- BRIEF -
Within the data below, how many lines contain "Yosys"? Reply with the number only.

- RECORDED INFORMATION -
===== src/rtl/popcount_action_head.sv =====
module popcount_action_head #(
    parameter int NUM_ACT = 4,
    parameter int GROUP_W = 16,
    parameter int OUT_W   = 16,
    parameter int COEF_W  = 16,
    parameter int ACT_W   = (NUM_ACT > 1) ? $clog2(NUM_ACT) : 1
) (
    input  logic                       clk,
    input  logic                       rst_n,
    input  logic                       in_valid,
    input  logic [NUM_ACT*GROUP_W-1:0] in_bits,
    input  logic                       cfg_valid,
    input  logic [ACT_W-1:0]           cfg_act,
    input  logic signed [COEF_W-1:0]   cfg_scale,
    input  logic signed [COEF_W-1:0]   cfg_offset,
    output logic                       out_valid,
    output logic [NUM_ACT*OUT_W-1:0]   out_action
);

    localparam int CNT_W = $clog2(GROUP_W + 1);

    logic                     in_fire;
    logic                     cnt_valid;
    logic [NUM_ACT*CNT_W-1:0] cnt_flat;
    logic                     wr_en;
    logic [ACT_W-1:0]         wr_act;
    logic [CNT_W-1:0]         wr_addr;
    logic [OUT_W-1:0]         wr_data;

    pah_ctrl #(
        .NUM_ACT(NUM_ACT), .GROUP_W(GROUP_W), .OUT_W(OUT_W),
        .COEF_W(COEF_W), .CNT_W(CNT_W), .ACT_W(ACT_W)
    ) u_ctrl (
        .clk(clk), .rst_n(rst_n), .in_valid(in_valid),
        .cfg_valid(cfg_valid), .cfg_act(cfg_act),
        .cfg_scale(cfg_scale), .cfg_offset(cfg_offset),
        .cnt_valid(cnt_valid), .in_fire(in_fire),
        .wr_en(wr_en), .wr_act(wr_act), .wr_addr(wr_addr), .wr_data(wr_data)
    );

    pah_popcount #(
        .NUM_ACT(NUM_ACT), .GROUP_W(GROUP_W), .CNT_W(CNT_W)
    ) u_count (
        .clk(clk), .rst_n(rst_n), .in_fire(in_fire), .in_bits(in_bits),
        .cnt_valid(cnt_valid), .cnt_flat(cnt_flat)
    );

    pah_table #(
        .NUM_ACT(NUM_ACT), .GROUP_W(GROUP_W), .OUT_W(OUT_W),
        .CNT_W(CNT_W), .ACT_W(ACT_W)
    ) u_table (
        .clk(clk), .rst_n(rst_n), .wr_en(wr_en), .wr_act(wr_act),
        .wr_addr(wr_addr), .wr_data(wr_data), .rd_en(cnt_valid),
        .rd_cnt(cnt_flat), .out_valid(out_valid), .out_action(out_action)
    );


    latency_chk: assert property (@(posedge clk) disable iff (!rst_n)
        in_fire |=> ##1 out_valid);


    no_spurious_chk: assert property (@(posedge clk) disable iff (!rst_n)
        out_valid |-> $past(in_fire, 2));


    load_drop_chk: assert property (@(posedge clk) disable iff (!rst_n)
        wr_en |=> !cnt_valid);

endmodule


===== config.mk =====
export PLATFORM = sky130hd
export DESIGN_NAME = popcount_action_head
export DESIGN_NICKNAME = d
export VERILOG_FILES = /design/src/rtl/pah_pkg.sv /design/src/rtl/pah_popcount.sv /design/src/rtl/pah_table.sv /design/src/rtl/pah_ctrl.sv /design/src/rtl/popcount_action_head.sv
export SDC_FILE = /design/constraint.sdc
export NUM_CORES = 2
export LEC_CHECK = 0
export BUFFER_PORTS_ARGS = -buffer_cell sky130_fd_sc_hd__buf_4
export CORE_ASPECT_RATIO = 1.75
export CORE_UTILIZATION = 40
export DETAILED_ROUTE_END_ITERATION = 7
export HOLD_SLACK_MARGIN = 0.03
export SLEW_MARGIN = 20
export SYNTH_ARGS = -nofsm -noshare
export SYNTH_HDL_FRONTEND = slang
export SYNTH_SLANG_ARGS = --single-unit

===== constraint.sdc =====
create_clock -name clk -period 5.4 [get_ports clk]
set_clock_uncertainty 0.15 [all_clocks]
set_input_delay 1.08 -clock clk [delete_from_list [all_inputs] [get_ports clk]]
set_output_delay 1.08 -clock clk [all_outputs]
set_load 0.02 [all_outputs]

* * *

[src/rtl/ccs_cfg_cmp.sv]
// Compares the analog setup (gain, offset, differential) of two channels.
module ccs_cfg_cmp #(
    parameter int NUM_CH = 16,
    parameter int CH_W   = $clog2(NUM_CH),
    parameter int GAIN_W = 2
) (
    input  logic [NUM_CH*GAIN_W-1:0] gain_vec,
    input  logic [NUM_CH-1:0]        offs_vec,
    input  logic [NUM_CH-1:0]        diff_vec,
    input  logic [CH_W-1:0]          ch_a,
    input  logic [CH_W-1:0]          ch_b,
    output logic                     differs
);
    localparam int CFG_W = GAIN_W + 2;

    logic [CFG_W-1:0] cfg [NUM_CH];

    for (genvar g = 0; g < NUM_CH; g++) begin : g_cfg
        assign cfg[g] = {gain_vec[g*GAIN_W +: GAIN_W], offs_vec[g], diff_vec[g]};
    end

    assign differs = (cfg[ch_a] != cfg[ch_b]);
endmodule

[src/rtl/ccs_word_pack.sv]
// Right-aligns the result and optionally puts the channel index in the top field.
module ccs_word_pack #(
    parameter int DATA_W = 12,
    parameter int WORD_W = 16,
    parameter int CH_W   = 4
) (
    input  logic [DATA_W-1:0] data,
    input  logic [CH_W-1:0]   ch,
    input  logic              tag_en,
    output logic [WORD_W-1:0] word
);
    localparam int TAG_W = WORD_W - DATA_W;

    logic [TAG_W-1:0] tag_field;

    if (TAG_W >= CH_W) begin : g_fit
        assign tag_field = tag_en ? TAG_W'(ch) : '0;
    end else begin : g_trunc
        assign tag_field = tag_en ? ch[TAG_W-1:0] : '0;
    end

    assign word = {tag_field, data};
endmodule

--

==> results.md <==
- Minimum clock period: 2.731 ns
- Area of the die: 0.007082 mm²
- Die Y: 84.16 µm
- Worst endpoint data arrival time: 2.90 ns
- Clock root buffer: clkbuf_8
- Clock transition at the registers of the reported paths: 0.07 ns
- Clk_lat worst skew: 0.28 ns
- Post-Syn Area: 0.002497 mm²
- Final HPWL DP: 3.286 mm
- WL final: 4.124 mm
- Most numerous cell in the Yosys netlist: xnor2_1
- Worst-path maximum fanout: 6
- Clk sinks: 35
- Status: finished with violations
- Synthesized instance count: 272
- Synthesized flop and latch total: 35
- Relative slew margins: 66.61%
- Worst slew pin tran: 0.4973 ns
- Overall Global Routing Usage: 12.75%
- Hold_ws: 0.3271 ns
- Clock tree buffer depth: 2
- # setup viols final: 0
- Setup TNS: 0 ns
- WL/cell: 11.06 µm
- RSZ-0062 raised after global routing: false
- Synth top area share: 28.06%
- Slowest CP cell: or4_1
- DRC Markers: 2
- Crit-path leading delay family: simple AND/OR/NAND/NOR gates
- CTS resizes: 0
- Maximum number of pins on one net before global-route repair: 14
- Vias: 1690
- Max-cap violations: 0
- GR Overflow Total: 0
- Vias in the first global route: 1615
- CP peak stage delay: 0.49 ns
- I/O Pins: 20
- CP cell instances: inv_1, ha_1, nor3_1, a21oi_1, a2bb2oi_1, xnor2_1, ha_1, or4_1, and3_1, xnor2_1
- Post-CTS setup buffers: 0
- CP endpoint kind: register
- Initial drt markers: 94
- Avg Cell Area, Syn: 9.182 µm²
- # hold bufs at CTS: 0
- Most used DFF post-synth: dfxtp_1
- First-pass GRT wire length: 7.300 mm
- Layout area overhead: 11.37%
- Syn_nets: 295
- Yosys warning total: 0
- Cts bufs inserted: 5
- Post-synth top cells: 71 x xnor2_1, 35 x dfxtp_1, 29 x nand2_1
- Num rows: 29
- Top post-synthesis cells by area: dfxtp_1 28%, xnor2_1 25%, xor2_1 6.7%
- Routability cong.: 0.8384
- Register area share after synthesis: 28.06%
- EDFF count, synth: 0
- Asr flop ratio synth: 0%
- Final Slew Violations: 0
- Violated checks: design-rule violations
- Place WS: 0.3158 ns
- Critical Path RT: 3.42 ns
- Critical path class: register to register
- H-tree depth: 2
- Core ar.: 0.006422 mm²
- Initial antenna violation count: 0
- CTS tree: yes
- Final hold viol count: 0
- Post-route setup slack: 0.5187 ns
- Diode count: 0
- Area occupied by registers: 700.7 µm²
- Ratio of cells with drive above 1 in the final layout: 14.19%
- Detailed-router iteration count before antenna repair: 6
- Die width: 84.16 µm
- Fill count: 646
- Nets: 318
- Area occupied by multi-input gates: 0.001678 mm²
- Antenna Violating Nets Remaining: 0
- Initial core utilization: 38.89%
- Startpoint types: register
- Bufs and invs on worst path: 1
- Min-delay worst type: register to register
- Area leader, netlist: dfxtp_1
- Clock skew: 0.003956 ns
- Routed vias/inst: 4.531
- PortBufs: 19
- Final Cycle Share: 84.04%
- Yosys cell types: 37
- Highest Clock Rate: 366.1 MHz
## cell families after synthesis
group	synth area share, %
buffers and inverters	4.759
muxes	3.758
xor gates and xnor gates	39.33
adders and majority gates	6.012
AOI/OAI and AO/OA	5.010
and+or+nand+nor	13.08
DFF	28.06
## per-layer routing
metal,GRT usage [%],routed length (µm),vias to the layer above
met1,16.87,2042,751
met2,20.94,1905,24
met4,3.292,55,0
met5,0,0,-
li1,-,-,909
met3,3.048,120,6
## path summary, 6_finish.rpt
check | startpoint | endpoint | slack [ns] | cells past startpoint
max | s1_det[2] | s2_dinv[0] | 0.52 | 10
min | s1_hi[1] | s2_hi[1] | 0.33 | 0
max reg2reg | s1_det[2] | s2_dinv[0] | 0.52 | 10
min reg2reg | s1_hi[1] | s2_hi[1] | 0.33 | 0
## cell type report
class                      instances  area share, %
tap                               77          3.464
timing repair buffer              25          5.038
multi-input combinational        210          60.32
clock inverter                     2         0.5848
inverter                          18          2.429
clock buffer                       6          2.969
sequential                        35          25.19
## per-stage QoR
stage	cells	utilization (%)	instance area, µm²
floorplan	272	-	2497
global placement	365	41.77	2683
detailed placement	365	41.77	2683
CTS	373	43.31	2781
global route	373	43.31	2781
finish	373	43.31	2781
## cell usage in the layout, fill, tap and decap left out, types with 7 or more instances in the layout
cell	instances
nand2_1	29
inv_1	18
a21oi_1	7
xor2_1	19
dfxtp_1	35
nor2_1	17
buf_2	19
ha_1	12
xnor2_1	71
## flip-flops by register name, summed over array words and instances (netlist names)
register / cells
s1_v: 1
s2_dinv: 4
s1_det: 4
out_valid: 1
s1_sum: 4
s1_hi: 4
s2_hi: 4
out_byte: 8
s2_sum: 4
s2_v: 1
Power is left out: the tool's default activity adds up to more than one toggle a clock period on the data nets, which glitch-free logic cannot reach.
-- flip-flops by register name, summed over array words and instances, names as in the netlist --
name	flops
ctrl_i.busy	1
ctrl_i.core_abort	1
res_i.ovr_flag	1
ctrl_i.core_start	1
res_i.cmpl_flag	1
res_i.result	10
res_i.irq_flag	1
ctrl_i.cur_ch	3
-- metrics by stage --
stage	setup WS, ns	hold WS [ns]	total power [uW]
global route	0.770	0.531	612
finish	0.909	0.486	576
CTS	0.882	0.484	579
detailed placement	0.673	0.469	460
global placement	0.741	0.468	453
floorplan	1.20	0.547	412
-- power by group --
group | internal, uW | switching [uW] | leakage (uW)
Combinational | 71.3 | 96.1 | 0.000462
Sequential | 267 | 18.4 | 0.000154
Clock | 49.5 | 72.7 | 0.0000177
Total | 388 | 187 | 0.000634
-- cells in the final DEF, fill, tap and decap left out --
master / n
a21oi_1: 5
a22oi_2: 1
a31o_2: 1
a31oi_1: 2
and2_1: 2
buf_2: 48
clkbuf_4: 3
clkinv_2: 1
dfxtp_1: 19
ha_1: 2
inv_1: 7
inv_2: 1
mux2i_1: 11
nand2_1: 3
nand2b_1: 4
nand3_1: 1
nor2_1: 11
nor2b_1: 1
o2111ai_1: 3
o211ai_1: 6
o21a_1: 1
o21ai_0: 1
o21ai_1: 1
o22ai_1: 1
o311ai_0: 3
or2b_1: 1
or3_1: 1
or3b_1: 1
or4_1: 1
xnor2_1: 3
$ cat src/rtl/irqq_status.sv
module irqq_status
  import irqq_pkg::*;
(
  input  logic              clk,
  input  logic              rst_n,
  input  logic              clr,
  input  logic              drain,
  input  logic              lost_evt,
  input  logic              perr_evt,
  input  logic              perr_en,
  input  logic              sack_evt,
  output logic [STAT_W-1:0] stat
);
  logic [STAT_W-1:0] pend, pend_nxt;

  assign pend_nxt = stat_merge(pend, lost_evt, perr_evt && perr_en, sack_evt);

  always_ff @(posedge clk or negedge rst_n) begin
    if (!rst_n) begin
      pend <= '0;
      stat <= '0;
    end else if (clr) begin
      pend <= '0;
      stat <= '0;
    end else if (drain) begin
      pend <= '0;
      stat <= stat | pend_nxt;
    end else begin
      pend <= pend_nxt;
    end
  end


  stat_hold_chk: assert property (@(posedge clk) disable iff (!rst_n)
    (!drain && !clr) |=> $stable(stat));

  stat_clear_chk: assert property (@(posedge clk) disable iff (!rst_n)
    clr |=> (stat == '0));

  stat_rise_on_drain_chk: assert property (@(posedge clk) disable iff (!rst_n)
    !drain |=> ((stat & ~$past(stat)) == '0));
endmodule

- REPLY TO THE EXERCISE -
3